I suppose most people would dismiss such an idea as utterly nonsense. And yet for me, I somehow felt really captivated the first time I read it.

To me, such a mindset – one that dares to question the very certainty of reality itself – is exactly the foundation of philosophy. Of knowledge itself.

Remember the priest I mentioned above, who dismissed ideas like reincarnation with oversimplistic arguments? While my Christian background doesn’t align with reincarnation, simply holding it as a possibility – as a philosophical question rather than a threat – has made me arrive at profound reflections.

If there are no previous lives at all, then where was I before I was conceived?

If there wasn’t a ‘me,’ was it just… void? Or what? What was there?
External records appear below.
From an optimization exercise on the open Yosys and OpenROAD flow, aimed at small area; shortcuts taken in it are not production practice. RTL that was checked went through simulation tests only; none was proved equivalent to the original.

==> run P: inputs <==
## crc32
module crc32 (
  input         crc_en,
  input [511:0] data_in,
  output [31:0] crc_out,
  input         clk,
  input         rst
);
export LEC_CHECK = 0
export CAP_MARGIN = 20
export CORE_MARGIN = 2
export CORE_UTILIZATION = 20
export GPL_ROUTABILITY_DRIVEN = 1
export SLEW_MARGIN = 20
export SYNTH_HIERARCHICAL = 1
export SYNTH_MINIMUM_KEEP_SIZE = 0
create_clock -name core_clock -period 8.0 [get_ports {clk}]
run.sh (not shown) runs the stock make flow with config.mk's settings and CLKGATE_MAP_FILE= SYNTH_SCRIPT=/design/flow/synth_recipe.tcl, a recipe that flattens the netlist after the stock synthesis.
==> run R (differences from run P) <==
--- a/flow/config.mk
+++ b/flow/config.mk
@@ -7,7 +7,7 @@
 export LEC_CHECK = 0
-export CAP_MARGIN = 20
+export CAP_MARGIN = 0
 export CORE_MARGIN = 2
-export CORE_UTILIZATION = 20
+export CORE_UTILIZATION = 60
 export GPL_ROUTABILITY_DRIVEN = 1
-export SLEW_MARGIN = 20
+export SLEW_MARGIN = 0
 export SYNTH_HIERARCHICAL = 1
==> notes <==
- Area after synthesis is the same in run P and run R.
- In synthesized cell count, run P and run R do not differ.
- Run R stopped in 5_1_grt. Run P finished clean.
What follows belongs to an exercise in optimizing a design on an open flow for small area; a production flow would make more cautious choices.
In this exercise RTL edits were held to simulation tests only and were not proved equivalent to the original.

==> flow/design.v (outline; a module is shown in full before it is edited, if it fits) <==
// module accumlator: 49 lines
// module rca: 19 lines
// module sin_rom: 202 lines
// module sin_dds: 52 lines
// module triangle_dds: 83 lines
// module square_dds: 46 lines
// module mult_pipe: 26 lines
// module mult_core: 764 lines
// module dds: 56 lines
module dds (
    input                clock,
    input                rstn,
    input                en,
    input         [ 1:0] wave_type,
    input  signed [15:0] amp_word,
    input         [31:0] pha_word,
    input         [31:0] sin_fre_word,
    input         [31:0] tri_incre_word,
    input         [31:0] tri_decre_word,
    input         [31:0] sqr_cnt_word,
    input         [31:0] sqr_cmp_word,
    output signed [13:0] wave_out
);
  // ...
==> flow/flow/run.sh <==
#!/bin/bash
set -euo pipefail
W=$(pwd)
F=$W/flow
R=$W/orfs/results/${FLOW_PLATFORM}/dds/base
LIB=$FLOW_HOME/platforms/sky130hd/lib/sky130_fd_sc_hd__tt_025C_1v80.lib
YOSYS=$(command -v yosys || echo $FLOW_HOME/../tools/install/yosys/bin/yosys)
if [ -f $F/env.sh ]; then source $F/env.sh; fi

bash standard.sh synth > $W/flow_1_synth.log 2>&1
cp $R/1_2_yosys.v $W/std_1_2_yosys.v

# The same synthesis again, with ABC mapping for area instead of speed: a
# copy of ORFS's scripts whose abc_speed.script is an area script. Its
# registers are checked against the standard synthesis's below.
rm -rf $W/scripts_area
cp -r $FLOW_HOME/scripts $W/scripts_area
cp $F/abc_synth.script $W/scripts_area/abc_speed.script
mkdir -p $W/std_results
cp $R/1_2_yosys.v $R/1_synth.odb $R/1_synth.sdc $W/std_results/
rm -f $R/1_2_yosys.v $R/1_synth.odb $R/1_synth.sdc
bash standard.sh SCRIPTS_DIR=$W/scripts_area $R/1_2_yosys.v > $W/flow_1b_synth_area.log 2>&1 || cp $W/std_1_2_yosys.v $R/1_2_yosys.v
grep -oE "sky130_fd_sc_hd__df[a-z0-9_]+ [^ ]+" $W/std_1_2_yosys.v | sort > $W/regs_std.txt
grep -oE "sky130_fd_sc_hd__df[a-z0-9_]+ [^ ]+" $R/1_2_yosys.v | sort > $W/regs_area.txt
if cmp -s $W/regs_std.txt $W/regs_area.txt; then
  cp $R/1_2_yosys.v $W/area_1_2_yosys.v
else
  echo "register mismatch; using the standard netlist" >> $W/flow_1b_synth_area.log
  cp $W/std_1_2_yosys.v $W/area_1_2_yosys.v
fi

KEEP=$(tr '\n' ' ' < $F/keep.txt)
cat > $W/resynth_a.ys <<EOY
read_liberty -ignore_miss_func -ignore_miss_dir $LIB
blackbox $KEEP
read_verilog $W/area_1_2_yosys.v
hierarchy -top $FLOW_TOP
flatten
opt_clean -purge
opt -purge
select -module $FLOW_TOP
write_json $W/resynth_a.json
EOY
$YOSYS -s $W/resynth_a.ys > $W/flow_2_resynth_a.log 2>&1
python3 $F/polar.py $W/resynth_a.json $W/resynth_b.json > $W/flow_3_polar.log 2>&1
cat > $W/resynth_b.ys <<EOY
read_json $W/resynth_b.json
hierarchy -top $FLOW_TOP
opt -purge
abc -liberty $LIB $(cat $F/dontuse.txt) -script $F/abc_area.script
opt_clean -purge
setundef -zero
hilomap -singleton -hicell sky130_fd_sc_hd__conb_1 HI -locell sky130_fd_sc_hd__conb_1 LO
splitnets
opt_clean -purge
insbuf -buf sky130_fd_sc_hd__buf_4 A X
check
stat -liberty $LIB
write_verilog -noattr -noexpr -nohex -nodec $W/resynth.v
EOY
$YOSYS -s $W/resynth_b.ys > $W/flow_4_resynth_b.log 2>&1

# registers must be the standard synthesis's, by name and cell type
grep -oE "sky130_fd_sc_hd__df[a-z0-9_]+ [^ ]+" $W/resynth.v | sort > $W/regs_new.txt
if cmp -s $W/regs_std.txt $W/regs_new.txt; then
  cp $W/resynth.v $R/1_2_yosys.v
else
  echo "register mismatch; using the synthesis netlist" >> $W/flow_4_resynth_b.log
  cp $W/area_1_2_yosys.v $R/1_2_yosys.v
fi
rm -f $R/1_synth.odb $R/1_synth.sdc

bash standard.sh finish > $W/flow_5_layout.log 2>&1
==> flow/flow/abc_area.script <==
strash
dc2
&get -n
&deepsyn -T 400
&put
dch -f
map -a
strash
dch -f
map -a
topo
==> flow/flow/abc_synth.script <==
strash
dc2
dch -f
map -a
strash
dch -f
map -a
topo
==> flow/flow/dontuse.txt <==
-dont_use sky130_fd_sc_hd__probe_p_8 -dont_use sky130_fd_sc_hd__probec_p_8 -dont_use sky130_fd_sc_hd__lpflow_bleeder_1 -dont_use sky130_fd_sc_hd__lpflow_clkbufkapwr_1 -dont_use sky130_fd_sc_hd__lpflow_clkbufkapwr_16 -dont_use sky130_fd_sc_hd__lpflow_clkbufkapwr_2 -dont_use sky130_fd_sc_hd__lpflow_clkbufkapwr_4 -dont_use sky130_fd_sc_hd__lpflow_clkbufkapwr_8 -dont_use sky130_fd_sc_hd__lpflow_clkinvkapwr_1 -dont_use sky130_fd_sc_hd__lpflow_clkinvkapwr_16 -dont_use sky130_fd_sc_hd__lpflow_clkinvkapwr_2 -dont_use sky130_fd_sc_hd__lpflow_clkinvkapwr_4 -dont_use sky130_fd_sc_hd__lpflow_clkinvkapwr_8 -dont_use sky130_fd_sc_hd__lpflow_decapkapwr_12 -dont_use sky130_fd_sc_hd__lpflow_decapkapwr_3 -dont_use sky130_fd_sc_hd__lpflow_decapkapwr_4 -dont_use sky130_fd_sc_hd__lpflow_decapkapwr_6 -dont_use sky130_fd_sc_hd__lpflow_decapkapwr_8 -dont_use sky130_fd_sc_hd__lpflow_inputiso0n_1 -dont_use sky130_fd_sc_hd__lpflow_inputiso0p_1 -dont_use sky130_fd_sc_hd__lpflow_inputiso1n_1 -dont_use sky130_fd_sc_hd__lpflow_inputiso1p_1 -dont_use sky130_fd_sc_hd__lpflow_inputisolatch_1 -dont_use sky130_fd_sc_hd__lpflow_isobufsrc_1 -dont_use sky130_fd_sc_hd__lpflow_isobufsrc_16 -dont_use sky130_fd_sc_hd__lpflow_isobufsrc_2 -dont_use sky130_fd_sc_hd__lpflow_isobufsrc_4 -dont_use sky130_fd_sc_hd__lpflow_isobufsrc_8 -dont_use sky130_fd_sc_hd__lpflow_isobufsrckapwr_16 -dont_use sky130_fd_sc_hd__lpflow_lsbuf_lh_hl_isowell_tap_1 -dont_use sky130_fd_sc_hd__lpflow_lsbuf_lh_hl_isowell_tap_2 -dont_use sky130_fd_sc_hd__lpflow_lsbuf_lh_hl_isowell_tap_4 -dont_use sky130_fd_sc_hd__lpflow_lsbuf_lh_isowell_4 -dont_use sky130_fd_sc_hd__lpflow_lsbuf_lh_isowell_tap_1 -dont_use sky130_fd_sc_hd__lpflow_lsbuf_lh_isowell_tap_2 -dont_use sky130_fd_sc_hd__lpflow_lsbuf_lh_isowell_tap_4 
==> flow/flow/env.sh <==
export BUFFER_PORTS_ARGS="-buffer_cell sky130_fd_sc_hd__buf_1"
export CTS_ARGS="-sink_clustering_enable -repair_clock_nets -dont_use_dummy_load -buf_list sky130_fd_sc_hd__clkbuf_4 -sink_clustering_size 8 -sink_clustering_max_diameter 40"
==> flow/flow/keep.txt <==
sky130_fd_sc_hd__conb_1
sky130_fd_sc_hd__decap_12
sky130_fd_sc_hd__decap_3
sky130_fd_sc_hd__decap_4
sky130_fd_sc_hd__decap_6
sky130_fd_sc_hd__decap_8
sky130_fd_sc_hd__dfbbn_1
sky130_fd_sc_hd__dfbbn_2
sky130_fd_sc_hd__dfbbp_1
sky130_fd_sc_hd__dfrbp_1
sky130_fd_sc_hd__dfrbp_2
sky130_fd_sc_hd__dfrtn_1
sky130_fd_sc_hd__dfrtp_1
sky130_fd_sc_hd__dfrtp_2
sky130_fd_sc_hd__dfrtp_4
sky130_fd_sc_hd__dfsbp_1
sky130_fd_sc_hd__dfsbp_2
sky130_fd_sc_hd__dfstp_1
sky130_fd_sc_hd__dfstp_2
sky130_fd_sc_hd__dfstp_4
sky130_fd_sc_hd__dfxbp_1
sky130_fd_sc_hd__dfxbp_2
sky130_fd_sc_hd__dfxtp_1
sky130_fd_sc_hd__dfxtp_2
sky130_fd_sc_hd__dfxtp_4
sky130_fd_sc_hd__diode_2
sky130_fd_sc_hd__dlclkp_1
sky130_fd_sc_hd__dlclkp_2
sky130_fd_sc_hd__dlclkp_4
sky130_fd_sc_hd__dlrbn_1
sky130_fd_sc_hd__dlrbn_2
sky130_fd_sc_hd__dlrbp_1
sky130_fd_sc_hd__dlrbp_2
sky130_fd_sc_hd__dlrtn_1
sky130_fd_sc_hd__dlrtn_2
sky130_fd_sc_hd__dlrtn_4
sky130_fd_sc_hd__dlrtp_1
sky130_fd_sc_hd__dlrtp_2
sky130_fd_sc_hd__dlrtp_4
sky130_fd_sc_hd__dlxbn_1
sky130_fd_sc_hd__dlxbn_2
sky130_fd_sc_hd__dlxbp_1
sky130_fd_sc_hd__dlxtn_1
sky130_fd_sc_hd__dlxtn_2
sky130_fd_sc_hd__dlxtn_4
sky130_fd_sc_hd__dlxtp_1
sky130_fd_sc_hd__edfxbp_1
sky130_fd_sc_hd__edfxtp_1
sky130_fd_sc_hd__fa_1
sky130_fd_sc_hd__fa_2
sky130_fd_sc_hd__fa_4
sky130_fd_sc_hd__fah_1
sky130_fd_sc_hd__fahcin_1
sky130_fd_sc_hd__fahcon_1
sky130_fd_sc_hd__lpflow_bleeder_1
sky130_fd_sc_hd__lpflow_decapkapwr_12
sky130_fd_sc_hd__lpflow_decapkapwr_3
sky130_fd_sc_hd__lpflow_decapkapwr_4
sky130_fd_sc_hd__lpflow_decapkapwr_6
sky130_fd_sc_hd__lpflow_decapkapwr_8
sky130_fd_sc_hd__lpflow_inputisolatch_1
sky130_fd_sc_hd__sdfbbn_1
sky130_fd_sc_hd__sdfbbn_2
sky130_fd_sc_hd__sdfbbp_1
sky130_fd_sc_hd__sdfrbp_1
sky130_fd_sc_hd__sdfrbp_2
sky130_fd_sc_hd__sdfrtn_1
sky130_fd_sc_hd__sdfrtp_1
sky130_fd_sc_hd__sdfrtp_2
sky130_fd_sc_hd__sdfrtp_4
sky130_fd_sc_hd__sdfsbp_1
sky130_fd_sc_hd__sdfsbp_2
sky130_fd_sc_hd__sdfstp_1
sky130_fd_sc_hd__sdfstp_2
sky130_fd_sc_hd__sdfstp_4
sky130_fd_sc_hd__sdfxbp_1
sky130_fd_sc_hd__sdfxbp_2
sky130_fd_sc_hd__sdfxtp_1
sky130_fd_sc_hd__sdfxtp_2
sky130_fd_sc_hd__sdfxtp_4
sky130_fd_sc_hd__sdlclkp_1
sky130_fd_sc_hd__sdlclkp_2
sky130_fd_sc_hd__sdlclkp_4
sky130_fd_sc_hd__sedfxbp_1
sky130_fd_sc_hd__sedfxbp_2
sky130_fd_sc_hd__sedfxtp_1
sky130_fd_sc_hd__sedfxtp_2
sky130_fd_sc_hd__sedfxtp_4
==> flow/flow/polar.py <==
#!/usr/bin/env python3
"""Flip full adders (fa cells are self-dual: complementing all three inputs
complements both outputs) to minimise inverters between black-box cells.
Reads/writes a yosys JSON netlist of generic gates plus black-box cells."""
import json, sys, collections
FA = ('sky130_fd_sc_hd__fa_1', 'sky130_fd_sc_hd__fa_2', 'sky130_fd_sc_hd__fa_4')
FA_IN, FA_OUT = ('A', 'B', 'CIN'), ('COUT', 'SUM')
d = json.load(open(sys.argv[1]))
top = [m for m in d['modules'] if d['modules'][m].get('attributes', {}).get('top')]
mname = top[0] if top else 'dds'
m = d['modules'][mname]
cells = m['cells']
# drivers
drv = {}
for cn, c in cells.items():
    for p, bits in c['connections'].items():
        if c.get('port_directions', {}).get(p) == 'output':
            for i, b in enumerate(bits):
                if isinstance(b, int): drv[b] = (cn, p)
for pn, p in m['ports'].items():
    if p['direction'] == 'input':
        for b in p['bits']:
            if isinstance(b, int): drv[b] = ('$PORT', pn)
loads = collections.defaultdict(list)
for cn, c in cells.items():
    for p, bits in c['connections'].items():
        if c.get('port_directions', {}).get(p) == 'input':
            for b in bits:
                if isinstance(b, int): loads[b].append((cn, p))
outbits = set()
for pn, p in m['ports'].items():
    if p['direction'] == 'output':
        for b in p['bits']:
            if isinstance(b, int): outbits.add(b)

def base(b):
    par = 0
    seen = 0
    while b in drv and cells.get(drv[b][0], {}).get('type') == '$_NOT_' and seen < 50:
        b = cells[drv[b][0]]['connections']['A'][0]; par ^= 1; seen += 1
    return b, par

fas = [cn for cn, c in cells.items() if c['type'] in FA]
flip = {cn: 0 for cn in fas}
def kind(b):
    if b not in drv: return 'const'
    cn, p = drv[b]
    if cn == '$PORT': return 'fixed'
    t = cells[cn]['type']
    if t in FA: return 'fa'
    if t.startswith('$'): return 'logic'
    return 'fixed'

def native(b):
    k = kind(b)
    if k == 'fa': return flip[drv[b][0]]
    return 0

# collect fa input demands
fa_inputs = {cn: [base(cells[cn]['connections'][p][0]) if isinstance(cells[cn]['connections'][p][0], int) else (None, 0) for p in FA_IN] for cn in fas}
# fixed demands: non-fa black-box inputs (flops, ha), output ports: require true value of their (base, par) source
fixed_demand = collections.defaultdict(set)
for cn, c in cells.items():
    t = c['type']
    if t in FA or t.startswith('$'): continue
    for p, bits in c['connections'].items():
        if c.get('port_directions', {}).get(p) == 'input':
            for b in bits:
                if isinstance(b, int):
                    bb, par = base(b)
                    fixed_demand[bb].add(par)
for b in outbits:
    bb, par = base(b); fixed_demand[bb].add(par)
def cost_of_base(bb, fa_pols):
    k = kind(bb)
    if k in ('logic', 'const') or bb is None: return 0.0
    nat = native(bb)
    pols = set(p ^ nat for p in fixed_demand.get(bb, ())) | set(p ^ nat for p in fa_pols)
    c = 1.0 if 1 in pols else 0.0
    if k == 'fa' and nat == 1 and logic_load.get(bb): c += 0.3
    return c
logic_load = {}
for cn in fas:
    for p in FA_OUT:
        b = cells[cn]['connections'][p][0]
        logic_load[b] = any(cells[l]['type'].startswith('$') and cells[l]['type'] != '$_NOT_' for l, _ in loads[b])

def demands():
    dm = collections.defaultdict(list)
    for cn in fas:
        for (bb, par) in fa_inputs[cn]:
            if bb is not None: dm[bb].append(par ^ flip[cn])
    return dm
def total():
    dm = demands()
    bases = set(dm) | set(fixed_demand) | set(cells[cn]['connections'][p][0] for cn in fas for p in FA_OUT)
    return sum(cost_of_base(b, dm.get(b, [])) for b in bases)

cur = total()
pass
for it in range(20):
    improved = False
    for cn in fas:
        flip[cn] ^= 1
        t = total()
        if t < cur - 1e-9:
            cur = t; improved = True
        else:
            flip[cn] ^= 1
    pass
    if not improved: break

# rewrite: for flipped fa, invert inputs and outputs with $_NOT_ cells
nextbit = [max(b for c in cells.values() for bits in c['connections'].values() for b in bits if isinstance(b, int)) + 1]
for p in m['ports'].values():
    for b in p['bits']:
        if isinstance(b, int): nextbit[0] = max(nextbit[0], b + 1)
def nb():
    nextbit[0] += 1; return nextbit[0] - 1
k = 0
def add_not(a, y):
    global k
    k += 1
    cells[f'$polar_not${k}'] = {'hide_name': 1, 'type': '$_NOT_', 'parameters': {}, 'attributes': {},
                                'port_directions': {'A': 'input', 'Y': 'output'},
                                'connections': {'A': [a], 'Y': [y]}}
for cn in fas:
    if not flip[cn]: continue
    c = cells[cn]
    for p in FA_IN:
        a = c['connections'][p][0]
        if isinstance(a, str):
            c['connections'][p] = ['1' if a == '0' else '0']
        else:
            y = nb(); add_not(a, y); c['connections'][p] = [y]
    for p in FA_OUT:
        o = c['connections'][p][0]
        y = nb(); c['connections'][p] = [y]; add_not(y, o)
json.dump(d, open(sys.argv[2], 'w'))
==> flow/standard.sh <==
#!/bin/bash
# synth_recipe.tcl (not shown) runs the flow's synth.tcl, then flattens the netlist and writes it again
# the make line also repeats each setting of config.mk as NAME=value (left out here)
make -C /OpenROAD-flow-scripts/flow DESIGN_CONFIG=/design/flow/config.mk WORK_HOME=/design/flow/orfs CLKGATE_MAP_FILE= SYNTH_SCRIPT=/design/flow/synth_recipe.tcl "${@:-finish}"
==> flow/config.mk <==
export PLATFORM = sky130hd
export DESIGN_NAME = dds
export DESIGN_NICKNAME = dds
export VERILOG_FILES = /design/flow/design.v
export SDC_FILE = /design/flow/constraint.sdc
export NUM_CORES = 4
export LEC_CHECK = 0
export CAP_MARGIN = 20
export CORE_MARGIN = 2
export CORE_UTILIZATION = 50
export GPL_TIMING_DRIVEN = 0
export PLACE_DENSITY = 0.65
export SLEW_MARGIN = 20
==> flow/constraint.sdc <==
create_clock -name core_clock -period 13.0 [get_ports {clock}]
set_input_delay 2.6000 -clock core_clock [delete_from_list [all_inputs] [get_ports {clock}]]
set_output_delay 2.6000 -clock core_clock [all_outputs]
set_load 0.01 [all_outputs]
==> reports/qor.yml, run 1 <==
status: "no timing/DRC/antenna violations"
drt_first_pass_iters: 7
grt_overflow: 0
max_freq_ghz: 0.0828
clkLatencyLatePin_ns: 0.80
antenna_found_initial: 1
grt_pass1_vias: 17800
io_pins: 227
finalSetupTns_ns: 0
timing.hold.ws_ns: 0.316
min_path_type: "reg2reg"
final_area_um2: 22600
hold_end: "u_mult.p2[4]"
dp_slack_ns: -1.22
rows: 73
multi_input_area_um2: 12100
grt_use_met1_pct: 37.8
post_layout_nonfiller_instances: 3077
syn_to_final_growth_pct: 11.4
avgSynthCellArea_um2: 9.00
wl_met2_um: 25200
fin_util_pct: 56.6
n_clock_buffer: 50
r2r_cells: 53
path_buf_inv: 9
synth_warnings: 6
tightest_slew_ns: 1.04
==> inputs of run 2 (changes only) <==
--- a/flow/config.mk
+++ b/flow/config.mk
@@ -9,5 +9,4 @@
 export CORE_MARGIN = 2
 export CORE_UTILIZATION = 50
-export GPL_TIMING_DRIVEN = 0
 export PLACE_DENSITY = 0.65
 export SLEW_MARGIN = 20
==> run 2 against run 1 <==
Effect of this change: still clean; worst hold slack worse by 0.0030 ns; synthesized cell count unchanged; design area fell by 0.65%; area after synthesis unchanged; setup slack better by 1.0 ns; non-clock buffer count grew 5; sequential cell count stayed put; clock skew fell by 0.035 ns; critical path type unchanged; critical endpoint is now u_triangle_dds.direction.
==> reports/qor.yml, run 2 <==
layout.nets: 2967  # was 2959
maxCapViolations: 0  # unchanged
cts-resized-gates: 0  # was 1
grt_overflow: 0  # unchanged
initial_core_util_pct: 50.8  # unchanged
htree_levels: 2  # unchanged
grt_pass1_vias: 17700  # was 17800
syn_to_final_growth_pct: 10.7  # was 11.4%
startpoint_type: "input port"  # unchanged
post-cts-setup-buffer-count: 0  # unchanged
setup_viol: 0  # unchanged
avgSynthCellArea_um2: 9.00  # unchanged
die_x_um: 205  # unchanged
drcViolationCount: 0  # unchanged
rsz0062_at_grt: "false"  # unchanged
drtIter0Drc: 1136  # was 1150
grt_max_degree: 74  # was 34
top_signal_layer_used: "met5"  # was met4
antenna_found_initial: 3  # was 1
vias: 17400  # about the same
routed_via_density: 5.64  # was 5.65
critPathLaunch: "en"  # unchanged
io_pins: 227  # unchanged
synth_warnings: 6  # unchanged
finalSetupTns_ns: 0  # unchanged
drv_slew: 0  # unchanged
ant_nets: 0  # unchanged
fp.dieArea_um2: 42200  # unchanged
route.met3.wl_um: 3280  # was 3190 µm
globalplace.congestion: 0.960  # was 0.886
fillers: 3736  # was 3671
r2r-end: "u_triangle_dds.direction"  # unchanged
drt-met1-wl_um: 25400  # was 24500 µm
worst_path_max_delay_cell: "fa_1"  # was buf_1
status: "no timing/DRC/antenna violations"  # unchanged
r2r-start: "u_triangle_dds.direction"  # unchanged
r2r_cells: 53  # unchanged
wl_per_cell_um: 18.7  # was 17.7 µm
min_path_type: "reg2reg"  # unchanged
final_cell_mix: "328 x nor2_1, 308 x clkinv_1, 252 x nand2_1"  # was 328 x nor2_1, 307 x clkinv_1, 252 x nand2_1
fin_crit_sh_pct: 84.9  # was 92.9%
syn-num-nets: 2659  # unchanged
r2r_slack_ns: 3.34  # was 2.99 ns
path_class: "in2reg"  # unchanged
hold_buffers: 0  # unchanged
finalHoldViolations: 0  # unchanged
period_needed_ns: 11.04  # was 12.08 ns
synthCells: 2253  # unchanged
final_common_cell: "nor2_1"  # unchanged
clkLatencyLatePin_ns: 0.76  # was 0.80 ns
place_hpwl_um: 45800  # was 43200 µm
drive_above_1_share_pct: 6.06  # was 6.08%
cp_data_arrival_time_ns: 11.69  # was 12.80 ns
slew_headroom_pct: 36.1  # was 30.8%
max_freq_ghz: 0.0906  # was 0.0828 GHz
core_area_um2: 39900  # unchanged
cp_max_fo: 14  # unchanged
die_y_um: 205  # unchanged
cts_made_buffers: 53  # was 50
cpMostUsedCell: "nand2_1"  # was fa_1
clock-root-buffer: "clkbuf_4"  # unchanged
clk_path_buf_depth: 3  # unchanged
tightest_slew_ns: 0.958  # was 1.04 ns
drt_first_pass_iters: 6  # was 7
finalWirelength_um: 57700  # was 54500 µm
hold_start: "u_sin_dds.ph2[4]"  # was u_mult.p1[4]
rows: 73  # unchanged
syn_area_um2: 20300  # unchanged
numPortBuffers: 226  # unchanged
wl_met2_um: 27100  # was 25200 µm
reg_top3: "u_sin_dds.u_accumlator.s3 x32, u_square_dds.cnt x32, u_triangle_dds.cnt x32"  # unchanged
clk_pin_slew_ns: 0.09  # was 0.10 ns
cts.sinks: 307  # unchanged
grt_pass1_wl_um: 93300  # was 91000 µm
grt_usage_pct: 28.3  # was 27.2%
slowest_delay_ns: 0.43  # was 0.75 ns
skew_ns: 0.0830  # was 0.118 ns
end_kind: "flip-flop"  # unchanged
cts_tree: "yes"  # unchanged
crit_path_end: "u_triangle_dds.direction"  # was u_mult.p1[13]
cp_data_required_time_ns: 13.65  # was 13.72 ns
run 2: changes by cell type in the layout (fill, tap and decap cells not counted), moves of 2 or more:
cell,previous run,this run
buf_6,3,0
buf_12,7,0
buf_16,3,0
o21ai_1,3,0
buf_4,6,27
o22ai_2,5,1
o22ai_1,160,165
buf_2,2,0
clkbuf_4,51,54
o21ai_0,84,88
run 2: routing by layer:
layer,up-vias,track usage [%]
li1,8269,-
met1,8392,38.4
met2,603,46.3
met3,141,4.36
met4,4,10.3
met5,-,0
run 2: worst min path at each step:
stage	end	slack, ns	depth (start not counted)
finish	u_sin_dds.ph3[4]	0.31	0
global route	u_sin_dds.ph3[2]	0.32	0
CTS	u_sin_dds.ph2[1]	0.32	0
detailed placement	u_sin_dds.u_accumlator.b2[26]	0.31	0
global placement	u_sin_dds.u_accumlator.b2[29]	0.31	0
floorplan	u_sin_dds.ph2[0]	0.31	0
run 2: critical path: cells and delay by family:
family,cells,cell delay (ns)
adder cells (fa/ha/maj),11,4.64
buffers and inverters,13,1.27
AO/OA/AOI/OAI,9,1.22
XOR/XNOR,1,0.17
AND/OR/NAND/NOR,21,1.77
run 2: layout make-up:
class | count | area, µm² | share of cell area (%)
repair buffers | 253 | 1050 | 4.70
diodes | 2 | 5.00 | 0.0223
inverters | 308 | 1160 | 5.15
well taps | 525 | 657 | 2.93
clock buffers | 53 | 398 | 1.77
multi-input cells | 1638 | 12100 | 53.7
flip-flops and latches | 307 | 7110 | 31.7
run 2: per-stage QoR:
step / std cells / area [µm²] / setup slack [ns] / hold WS [ns] / util [%]
after floorplan: 2253 / 20300 / 1.50 / 0.310 / -
after global placement: 3031 / 22000 / 1.36 / 0.310 / 55.2
after detailed placement: 3031 / 22000 / 1.17 / 0.312 / 55.2
after CTS: 3084 / 22400 / 2.02 / 0.321 / 56.2
after global routing: 3086 / 22400 / 1.14 / 0.320 / 56.2
final: 3086 / 22400 / 1.96 / 0.313 / 56.2
==> inputs of run 3 (changes only) <==
==> flow/flow/env.sh (replaced) <==
export BUFFER_PORTS_ARGS="-buffer_cell sky130_fd_sc_hd__buf_1"
export CTS_ARGS="-sink_clustering_enable -repair_clock_nets -dont_use_dummy_load -buf_list sky130_fd_sc_hd__clkbuf_4 -sink_clustering_size 9 -sink_clustering_max_diameter 45"
==> run 3 against run 2 <==
Effect of this change: die area did not move; via count is essentially flat; design area decreased by 0.20%; synthesized cell count is the same; area after synthesis is the same; core utilization is 0.11 points lower; clock skew increased by 0.036 ns; cell count down 0.19%; sequential cell count unchanged; wire length shrank 0.12%.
Assuming that there’s an afterlife – either in heaven, hell or purgatory, as it is taught in mainstream Christianity – then why is my “lifespan” (including this life and the afterlife) much shorter compared to the ones who were born thousands/ millions of years ago?

There are no easy answers. But living with these questions – letting them sit there without demanding resolution – has been incredibly fruitful. Specifically, it fuels my humility, my curiosity to keep searching, and my empathy for others grappling with their own worries/ crises.

philosopher contemplating life mysteries embracing uncertainty

Embracing uncertainty

Now, some of you might be wondering: Doesn’t this deep philosophical questioning contradict the pragmatism of the Parable of the Poisoned Arrow we discussed earlier? Should we be pulling out the arrow of suffering, or getting lost in butterfly dreams?

I believe the answer is both. The key is context and balance.

The Poisoned Arrow teaches us crucial triage: when faced with urgent issues (our own or others’), endless speculation is a dangerous distraction. We must act.

But the “philosopher” mindset isn’t meant for moments of crisis. It’s for the quieter moments of reflection and seeking deeper insight.

It’s the practice that cultivates the wisdom, humility, and resilience needed to act effectively when the next arrow inevitably strikes.

Philosophical inquiry fuels our humility and expands our perspective, making us better at dealing with suffering when it arises.

It’s not about choosing one over the other; it’s about knowing when each is needed. Just as the Buddha has taught – treading the Middle Path.

There’s a time for daring and there’s a time for caution, and a wise man understands which is called for.

John Keating, ‘Dead Poets Society’ (1989)

middle path

(As a side note, I would like to say – as I have pointed out in another article – that I do have enough life experiences to, at least, believe in the validity of teachings like reincarnation, even though I have not embraced it wholly as a truth yet. It remains, for me, a powerful lens through which to explore life’s mysteries)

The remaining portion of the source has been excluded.